• [Work request]: Everything from the first line of the records to the line containing "export LEC_CHECK = 0", inclusive, is to be extracted exactly, and nothing more.

• [Data for processing]:
[config.mk]
export PLATFORM = sky130hd
export DESIGN_NAME = pic_top
export DESIGN_NICKNAME = d
export VERILOG_FILES = /design/src/pic_pkg.sv /design/src/pic_top.sv /design/src/pic_controller.sv /design/src/pic_priority_resolver.sv /design/src/pic_cmd_decoder.sv
export VERILOG_INCLUDE_DIRS = /design/src /design/src/include
export SDC_FILE = /design/constraint.sdc
export NUM_CORES = 1
export LEC_CHECK = 0
export BUFFER_PORTS_ARGS = -buffer_cell sky130_fd_sc_hd__buf_4
export CORE_UTILIZATION = 25
export CTS_BUF_LIST = sky130_fd_sc_hd__clkbuf_16
export CTS_CLUSTER_SIZE = 10
export DETAILED_ROUTE_END_ITERATION = 8
export SLEW_MARGIN = 20
export SYNTH_ARGS = -nofsm -noshare
export SYNTH_HDL_FRONTEND = slang
export SYNTH_HIERARCHICAL = 1
export SYNTH_SLANG_ARGS = --single-unit
[constraint.sdc]
create_clock -name clk -period 6.85 [get_ports clk]
set_input_delay 0 -clock clk [delete_from_list [all_inputs] [get_ports clk]]
set_output_delay 0 -clock clk [all_outputs]
set_load 0.02 [all_outputs]
[src/include/pic_cfg.svh]
// pic configuration constants

`ifndef PIC_CFG_SVH
`define PIC_CFG_SVH

// ----------------------------------------
// chip geometry
// ----------------------------------------

// request lines per chip
`define PIC_LINES 8

// master line fed by the slave request latch
`define PIC_CASCADE_LINE 2

// ----------------------------------------
// vector offsets after reset
// ----------------------------------------

`define PIC_MASTER_OFFSET_RST 5'h01
`define PIC_SLAVE_OFFSET_RST 5'h0E

// ----------------------------------------
// OCW2 commands, upper five bits
// ----------------------------------------

`define PIC_OCW2_EOI 8'h20           // non-specific EOI
`define PIC_OCW2_ROT_EOI 8'hA0       // rotate on non-specific EOI
`define PIC_OCW2_SPEC_EOI 8'h60      // specific EOI, line in bits 2:0
`define PIC_OCW2_SET_PRIO 8'hC0      // set lowest priority line
`define PIC_OCW2_ROT_SPEC_EOI 8'hE0  // specific EOI plus rotate

`endif
[src/pic_pkg.sv]
// pic shared types

`include "pic_cfg.svh"

package pic_pkg;

    // ----------------------------------------
    // request line sets and indices
    // ----------------------------------------

    // one bit per request line
    typedef logic [`PIC_LINES-1:0] irq_vec_t;

    // index of one request line
    typedef logic [$clog2(`PIC_LINES)-1:0] irq_idx_t;

    // ----------------------------------------
    // vectors and bus data
    // ----------------------------------------

    // vector base from ICW2
    typedef logic [4:0] vec_offset_t;

    // offset in the upper bits, line index below
    typedef logic [7:0] int_vector_t;

    // byte on the I/O port
    typedef logic [7:0] io_data_t;

endpackage

[src/pic_top.sv]
// cascaded 8259 pair

`timescale 1ns/1ps

`include "pic_cfg.svh"

module pic_top (
    input  logic                 clk,
    input  logic                 rst_n,
    input  logic                 io_address,
    input  logic                 io_read,
    input  logic                 io_write,
    input  pic_pkg::io_data_t    io_writedata,
    output pic_pkg::io_data_t    io_readdata,
    input  logic                 io_master_cs,
    input  logic                 io_slave_cs,
    input  logic [15:0]          interrupt_input,
    output logic                 interrupt_do,
    output pic_pkg::int_vector_t interrupt_vector,
    input  logic                 interrupt_done
);
    import pic_pkg::*;

    localparam irq_idx_t CASCADE = irq_idx_t'(`PIC_CASCADE_LINE);

    logic        master_write;
    logic        slave_write;
    logic        master_read;
    logic        slave_read;
    irq_vec_t    master_lines;
    logic        master_irq;
    int_vector_t master_vector;
    io_data_t    master_data;
    logic        slave_irq_latched;
    int_vector_t slave_vector;
    io_data_t    slave_data;
    logic        slave_active;
    logic        load_vector;
    irq_idx_t    master_ack_line;

    // ----------------------------------------
    // bus qualification
    // ----------------------------------------

    assign master_write = io_write && io_master_cs;
    assign slave_write  = io_write && io_slave_cs;
    assign master_read  = io_read && io_master_cs;
    assign slave_read   = io_read && io_slave_cs;

    // slave request replaces the cascade input
    always_comb begin
        master_lines = interrupt_input[7:0];
        master_lines[CASCADE] = slave_irq_latched;
    end

    assign master_ack_line = slave_active ? CASCADE : interrupt_vector[2:0];

    pic_controller #(
        .OFFSET_RST(`PIC_MASTER_OFFSET_RST)
    ) master_i (
        .clk        (clk),
        .rst_n      (rst_n),
        .write      (master_write),
        .address    (io_address),
        .writedata  (io_writedata),
        .lines      (master_lines),
        .ack        (interrupt_done),
        .ack_line   (master_ack_line),
        .irq        (master_irq),
        .irq_latched(interrupt_do),  // CPU request follows the master latch
        .vector     (master_vector),
        .read_data  (master_data)
    );

    pic_controller #(
        .OFFSET_RST(`PIC_SLAVE_OFFSET_RST)
    ) slave_i (
        .clk        (clk),
        .rst_n      (rst_n),
        .write      (slave_write),
        .address    (io_address),
        .writedata  (io_writedata),
        .lines      (interrupt_input[15:8]),
        .ack        (interrupt_done && slave_active),
        .ack_line   (interrupt_vector[2:0]),
        .irq        (),
        .irq_latched(slave_irq_latched),
        .vector     (slave_vector),
        .read_data  (slave_data)
    );

    // ----------------------------------------
    // vector handoff
    // ----------------------------------------

    assign load_vector = master_irq && !interrupt_do;  // same edge interrupt_do rises

    always_ff @(posedge clk or negedge rst_n) begin
        if (!rst_n) begin
            interrupt_vector <= '0;
            slave_active     <= 1'b0;
        end else if (load_vector) begin
            slave_active     <= master_vector[2:0] == CASCADE;
            interrupt_vector <= (master_vector[2:0] == CASCADE) ? slave_vector : master_vector;
        end
    end

    // read data lands on the edge after the strobe
    always_ff @(posedge clk) begin
        if (master_read) begin
            io_readdata <= master_data;
        end else if (slave_read) begin
            io_readdata <= slave_data;
        end
    end

endmodule

[src/pic_controller.sv]
// single 8259 chip

`timescale 1ns/1ps

`include "pic_cfg.svh"

module pic_controller #(
    parameter pic_pkg::vec_offset_t OFFSET_RST = `PIC_MASTER_OFFSET_RST
) (
    input  logic                clk,
    input  logic                rst_n,
    input  logic                write,
    input  logic                address,
    input  pic_pkg::io_data_t   writedata,
    input  pic_pkg::irq_vec_t   lines,
    input  logic                ack,
    input  pic_pkg::irq_idx_t   ack_line,
    output logic                irq,
    output logic                irq_latched,
    output pic_pkg::int_vector_t vector,
    output pic_pkg::io_data_t   read_data
);
    import pic_pkg::*;

    logic        init;
    logic        mask_write;
    logic        eoi_highest;
    logic        eoi_specific;
    irq_idx_t    eoi_line;
    logic        read_isr;
    irq_idx_t    lowest_priority;
    vec_offset_t offset;
    irq_idx_t    winner;
    irq_idx_t    top_in_service;

    irq_vec_t lines_q;
    irq_vec_t rise;
    irq_vec_t irr;
    irq_vec_t isr;
    irq_vec_t imr;
    irq_vec_t ack_bits;
    irq_vec_t isr_clear;

    pic_cmd_decoder #(
        .OFFSET_RST(OFFSET_RST)
    ) decoder_i (
        .clk            (clk),
        .rst_n          (rst_n),
        .write          (write),
        .address        (address),
        .writedata      (writedata),
        .init           (init),
        .mask_write     (mask_write),
        .eoi_highest    (eoi_highest),
        .eoi_specific   (eoi_specific),
        .eoi_line       (eoi_line),
        .read_isr       (read_isr),
        .lowest_priority(lowest_priority),
        .offset         (offset)
    );

    pic_priority_resolver resolver_i (
        .pending        (irr & ~imr),
        .in_service     (isr),
        .lowest_priority(lowest_priority),
        .irq            (irq),
        .winner         (winner),
        .top_in_service (top_in_service)
    );

    // ----------------------------------------
    // request capture
    // ----------------------------------------

    always_ff @(posedge clk or negedge rst_n) begin
        if (!rst_n) begin
            lines_q <= '0;
        end else begin
            lines_q <= lines;
        end
    end

    assign rise = lines & ~lines_q;
    assign ack_bits = ack ? irq_vec_t'(1) << ack_line : '0;

    assign isr_clear = eoi_specific ? irq_vec_t'(1) << eoi_line :
                       eoi_highest  ? irq_vec_t'(1) << top_in_service : '0;

    always_ff @(posedge clk or negedge rst_n) begin
        if (!rst_n) begin
            irr <= '0;
            isr <= '0;
            imr <= '1;  // all lines masked until ICW1
        end else if (init) begin
            irr <= '0;
            isr <= '0;
            imr <= '0;
        end else begin
            irr <= (irr & lines & ~ack_bits) | rise;  // drops if line goes low
            isr <= (isr & ~isr_clear) | ack_bits;
            if (mask_write) begin
                imr <= writedata;
            end
        end
    end

    // held from request until the CPU takes it
    always_ff @(posedge clk or negedge rst_n) begin
        if (!rst_n) begin
            irq_latched <= 1'b0;
        end else if (init || ack) begin
            irq_latched <= 1'b0;
        end else if (irq) begin
            irq_latched <= 1'b1;
        end
    end

    // ----------------------------------------
    // vector and read back
    // ----------------------------------------

    assign vector = {offset, winner};
    assign read_data = address  ? imr :
                       read_isr ? isr : irr;

endmodule

[src/pic_priority_resolver.sv]
// pic rotating priority resolver

`timescale 1ns/1ps

`include "pic_cfg.svh"

module pic_priority_resolver (
    input  pic_pkg::irq_vec_t pending,
    input  pic_pkg::irq_vec_t in_service,
    input  pic_pkg::irq_idx_t lowest_priority,
    output logic              irq,
    output pic_pkg::irq_idx_t winner,
    output pic_pkg::irq_idx_t top_in_service
);
    import pic_pkg::*;

    irq_idx_t shift;
    irq_vec_t candidates;
    irq_vec_t rot_req;
    irq_vec_t rot_isr;
    irq_idx_t pos_req;
    irq_idx_t pos_isr;

    // ----------------------------------------
    // helpers
    // ----------------------------------------

    // move bit (shift + i) down to bit i
    function automatic irq_vec_t rotate(input irq_vec_t v, input irq_idx_t amount);
        logic [2*`PIC_LINES-1:0] doubled;
        doubled = {v, v} >> amount;
        return doubled[`PIC_LINES-1:0];
    endfunction

    // lowest set bit, last position when empty
    function automatic irq_idx_t first_set(input irq_vec_t v);
        irq_idx_t idx;
        idx = irq_idx_t'(`PIC_LINES - 1);
        for (int i = `PIC_LINES - 1; i >= 0; i--) begin
            if (v[i]) begin
                idx = irq_idx_t'(i);
            end
        end
        return idx;
    endfunction

    // ----------------------------------------
    // priority search
    // ----------------------------------------

    assign shift = lowest_priority + 3'd1;  // highest priority line
    assign candidates = pending & ~in_service;

    assign rot_req = rotate(candidates, shift);
    assign rot_isr = rotate(in_service, shift);

    assign pos_req = first_set(rot_req);
    assign pos_isr = first_set(rot_isr);

    // back to real line numbers
    assign winner = shift + pos_req;
    assign top_in_service = shift + pos_isr;

    // an empty ISR blocks nothing
    assign irq = (|candidates) && (in_service == '0 || pos_req < pos_isr);

endmodule

[src/pic_cmd_decoder.sv]
// pic command decoder

`timescale 1ns/1ps

`include "pic_cfg.svh"

module pic_cmd_decoder #(
    parameter pic_pkg::vec_offset_t OFFSET_RST = `PIC_MASTER_OFFSET_RST
) (
    input  logic                 clk,
    input  logic                 rst_n,
    input  logic                 write,
    input  logic                 address,
    input  pic_pkg::io_data_t    writedata,
    output logic                 init,
    output logic                 mask_write,
    output logic                 eoi_highest,
    output logic                 eoi_specific,
    output pic_pkg::irq_idx_t    eoi_line,
    output logic                 read_isr,
    output pic_pkg::irq_idx_t    lowest_priority,
    output pic_pkg::vec_offset_t offset
);
    import pic_pkg::*;

    logic       in_init;
    logic       need_icw4;
    logic [2:0] next_icw;
    logic       icw2;
    logic       icw3;
    logic       icw4;
    logic       ocw2;
    logic       ocw3;
    io_data_t   cmd_byte;

    // ----------------------------------------
    // write classification
    // ----------------------------------------

    assign init = write && !address && writedata[4];
    assign icw2 = write && address && in_init && next_icw == 3'd2;
    assign icw3 = write && address && in_init && next_icw == 3'd3;
    assign icw4 = write && address && in_init && next_icw == 3'd4;

    assign mask_write = write && address && !in_init;  // OCW1
    assign ocw2 = write && !address && writedata[4:3] == 2'b00;
    assign ocw3 = write && !address && writedata[4:3] == 2'b01;

    assign cmd_byte = {writedata[7:3], 3'b000};  // low bits carry the line

    assign eoi_highest = ocw2 && (cmd_byte == `PIC_OCW2_EOI || cmd_byte == `PIC_OCW2_ROT_EOI);
    assign eoi_specific = ocw2 &&
        (cmd_byte == `PIC_OCW2_SPEC_EOI || cmd_byte == `PIC_OCW2_ROT_SPEC_EOI);
    assign eoi_line = writedata[2:0];

    // ----------------------------------------
    // init sequence
    // ----------------------------------------

    always_ff @(posedge clk or negedge rst_n) begin
        if (!rst_n) begin
            in_init   <= 1'b0;
            need_icw4 <= 1'b0;
            next_icw  <= 3'd0;
        end else if (init) begin
            in_init   <= 1'b1;
            need_icw4 <= writedata[0];  // IC4 bit
            next_icw  <= 3'd2;
        end else if (icw2) begin
            next_icw <= 3'd3;
        end else if (icw3) begin
            if (need_icw4) begin
                next_icw <= 3'd4;
            end else begin
                in_init <= 1'b0;  // sequence ends at ICW3
            end
        end else if (icw4) begin
            in_init <= 1'b0;  // contents ignored
        end
    end

    always_ff @(posedge clk or negedge rst_n) begin
        if (!rst_n) begin
            offset <= OFFSET_RST;
        end else if (icw2) begin
            offset <= writedata[7:3];
        end
    end

    // ----------------------------------------
    // operation commands
    // ----------------------------------------

    always_ff @(posedge clk or negedge rst_n) begin
        if (!rst_n) begin
            lowest_priority <= irq_idx_t'(`PIC_LINES - 1);
        end else if (init) begin
            lowest_priority <= irq_idx_t'(`PIC_LINES - 1);
        end else if (ocw2 && cmd_byte == `PIC_OCW2_ROT_EOI) begin
            lowest_priority <= lowest_priority + 3'd1;  // step round by one
        end else if (ocw2 && (cmd_byte == `PIC_OCW2_SET_PRIO ||
                              cmd_byte == `PIC_OCW2_ROT_SPEC_EOI)) begin
            lowest_priority <= writedata[2:0];  // named line goes last
        end
    end

    always_ff @(posedge clk or negedge rst_n) begin
        if (!rst_n) begin
            read_isr <= 1'b0;
        end else if (init) begin
            read_isr <= 1'b0;
        end else if (ocw3 && writedata[1]) begin
            read_isr <= writedata[0];  // RR set, RIS picks ISR
        end
    end

endmodule

==> impl_results.md <==
* Reg2Reg Depth at 14
* CP Capture Type: flop
* Postcts setup bufs at 0
* Post-synthesis mux area share at a little over a fifth
* Largest family of logic cells by synthesized area: multiplexers
* Syn_area_per_cell at roughly 10 um^2
* CP Cell Sequence: ha_1, xnor2_2, mux4_2, mux2_2, a211o_1, a211oi_2, ha_1, inv_1, fa_1, xnor2_1, xnor2_1, or3b_1, mux2i_1, a21oi_1
* Drt via density at 5.098
* Tot GR Track Use at between 10% and 20%
* Antenna Cells at 0
* Arrival @ worst endpoint at between 5 and 6 ns
* Setup violations, final at 0
* CTS root buf: clkbuf_16
* Post-synthesis cell area at approximately 0.0076 mm^2
* FF+latch count, synth at roughly 110
* Worst path slowest cell: xnor2_2
* Sw Ratio at a little over two fifths
* Xor-xnor portion of the synthesized cell area at roughly 1.6%
* DRT Wirelength at 20.20 mm
* Syn nets at between 700 and 800
* Die Y at ~180 um
* Synthesis-to-finish area growth at 15.73%
* Dpl cell area at between 0.008 and 0.009 mm^2
* Post-Synth Simple-Gate Area at approximately 19%
* CP startpoint kind: flop
* Worst min path class: in2reg
* Minimum clock period at 4.771 ns
* Sequential share of the synthesized area at between 30% and 40%
* Fin util at 29.53%
* Die Area at between 0.03 and 0.04 mm^2
* RSZ-0062 raised after global routing: false
* Longest Clk Path Bufs at 2
* Worst slew pin tran at ~0.95 ns
* Synth cell types at 80
* Setup WS pre-CTS at between 2 and 2.5 ns
* CTS H-tree depth at 3
* First-pass GRT wire length at approximately 33 mm
* Num CTS Buffers at 9
* Post-cts resize count at 0
* Gr ovfl total at 0
* Clock power frac at around 16%
* Vias in the first global route at 5753
* DR vias at ~6000
* Hold Path Depth at 3
* Area fraction in compound gates after synthesis at 12.79%
* Clock Sinks at around 110
* CP peak stage delay at 0.67 ns
* Final instance area at 0.008798 mm^2
* Port Buf Inserts at 47
* Max-capacitance violation count at 0
* I/O Pins at 49
* Per-cell routed wire length at approximately 17 um
* Worst setup path category: reg2reg
* Asr flop ratio synth at 92.79%
* Slew headroom at a little over a third
* Clock Skew at approximately 0.015 ns
* CP required at 7.09 ns
* Pin count of the biggest net entering global routing at 57
* Fin Setup TNS at 0 ns
* Cell Pwr Density at between 300 and 400 mW/mm^2
* Final Slew Violations at 0
* Yosys warns at 6
* Antenna Violating Nets Remaining at 0
* Gpl congestion at around 0.89
* CP max FO at 15
* Maximum vdd drop at 0.2652 mV
* Number of cell rows at 63
* Combinational share of power at around 52%
* Final HPWL DP at ~15 mm
* Starting density of the core at about a quarter
* Post-synth EDFFs at 8
* FMAX at about 210 MHz
* Post-route setup slack at about 2.1 ns
* Period utilization at a little over two thirds
* Initial antenna violation count at 0
* Post-route DRC at 0
* Primary FF master, synth: dfrtp_1
* Die span in x at ~180 um
* DRT Pass-1 Iters at 5
* Sw power at 1468 uW
* Clock Latency Late Sink at between 0.3 and 0.4 ns
* Register share of total power at 32.4%
* Static Leak at 0.003633 uW
* Cell internal pwr at 1972 uW
* DRT iter0 DRCs at 561
* CTS tree: yes
* NumNets Final at slightly above 800
* Outcome: finished clean
* Final hold vios at 0
* Share of cells above drive strength 1 at a little under a quarter
* Reg clk slew, reported paths at around 0.080 ns
* Mapped Cells at 730
* Post-Synth Adder-Cell Area at 3.028%
* Core Area at a little under 0.03 mm^2
[worst max-delay path: cells and delay by family (launching register included)]
kind,cells,cell delay [ns]
simple gates,1,0.61
buf+inv,1,0.05
flops,1,0.49
mux,3,0.91
xor+xnor,3,1.03
fa+ha+maj,3,0.91
compound gates,3,0.63
[sequential cells by signal (all words and copies together) (netlist names), 3 cells and up]
register and flops:
interrupt_vector 8, io_readdata 8, master_i/imr 8, master_i/irr 8, master_i/isr 8, master_i/lines_q 8, slave_i/imr 8, slave_i/irr 8
slave_i/isr 8, slave_i/lines_q 8, master_i/decoder_i/offset 5, slave_i/decoder_i/offset 5, master_i/decoder_i/lowest_priority 3, master_i/decoder_i/next_icw 3, slave_i/decoder_i/lowest_priority 3, slave_i/decoder_i/next_icw 3
[cells in the final DEF, fill, tap and decap left out, types with 4 or more instances in the layout]
| cell type | count |
|---|---|
| nor3b_1 | 4 |
| inv_8 | 5 |
| inv_2 | 4 |
| o2111ai_1 | 4 |
| nand2b_4 | 4 |
| dfrtp_1 | 77 |
| o21ai_0 | 42 |
| nor3_1 | 12 |
| mux4_2 | 26 |
| mux2i_1 | 62 |
| nor2b_1 | 30 |
| mux2_2 | 29 |
| o311ai_0 | 5 |
| dfstp_2 | 26 |
| mux2_4 | 5 |
| nand3b_1 | 8 |
| inv_1 | 20 |
| o22ai_1 | 8 |
| fa_1 | 4 |
| clkbuf_16 | 9 |
| edfxtp_1 | 8 |
| and2b_1 | 6 |
| o21ai_1 | 9 |
| nor4_1 | 4 |
| nor2_1 | 50 |
| xnor2_1 | 8 |
| o221ai_1 | 7 |
| nand4b_1 | 4 |
| and2_1 | 9 |
| nand4_1 | 6 |
| buf_4 | 51 |
| ha_1 | 12 |
| nand2b_1 | 23 |
| dlygate4sd3_1 | 23 |
| nand2_1 | 71 |
| a21oi_1 | 34 |
| a211o_1 | 5 |
[cells in the mapped netlist, types with 7 or more instances]
library cell	instances	area [um^2]
o221ai_1	7	61.31
nand2b_1	23	143.9
o22ai_1	8	50.05
mux2i_1	62	620.6
a21oi_1	34	170.2
nand2_1	71	266.5
dfrtp_1	77	1927
nor2_1	50	187.7
xnor2_1	8	70.07
dfstp_2	26	683.2
ha_1	12	150.1
nand3b_1	8	60.06
inv_1	20	75.07
and2_1	9	56.30
o21ai_1	9	45.04
nor3_1	12	60.06
buf_4	10	75.07
mux2_2	29	326.6
edfxtp_1	8	240.2
buf_2	13	65.06
o21ai_0	42	210.2
nor2b_1	30	187.7
mux4_2	26	585.6
[kinds of logic after synthesis]
logic type / Yosys count
flops: 111
compound gates: 149
buf+inv: 57
fa+ha+maj: 16
simple gates: 261
mux: 124
xor+xnor: 12
[stage by stage]
stage / hold slack (ns) / total power, uW / cells
floorplan: -0.2956 / 2395 / 730
global placement: 0.04782 / 2838 / 1139
detailed placement: 0.05680 / 2866 / 1139
CTS: 0.008178 / 3438 / 1178
global route: 0.02656 / 3706 / 1178
finish: 0.01901 / 3440 / 1178
[power groups by stage]
stage / clock network [uW] / registers [uW] / logic (uW)
after floorplan: 0 / 1060 / 1340
after global placement: 0 / 1120 / 1720
after detailed placement: 0 / 1120 / 1750
after CTS: 558 / 1110 / 1770
after global routing: 585 / 1140 / 1980
final: 542 / 1110 / 1780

• [Task solution]:
[config.mk]
export PLATFORM = sky130hd
export DESIGN_NAME = pic_top
export DESIGN_NICKNAME = d
export VERILOG_FILES = /design/src/pic_pkg.sv /design/src/pic_top.sv /design/src/pic_controller.sv /design/src/pic_priority_resolver.sv /design/src/pic_cmd_decoder.sv
export VERILOG_INCLUDE_DIRS = /design/src /design/src/include
export SDC_FILE = /design/constraint.sdc
export NUM_CORES = 1
export LEC_CHECK = 0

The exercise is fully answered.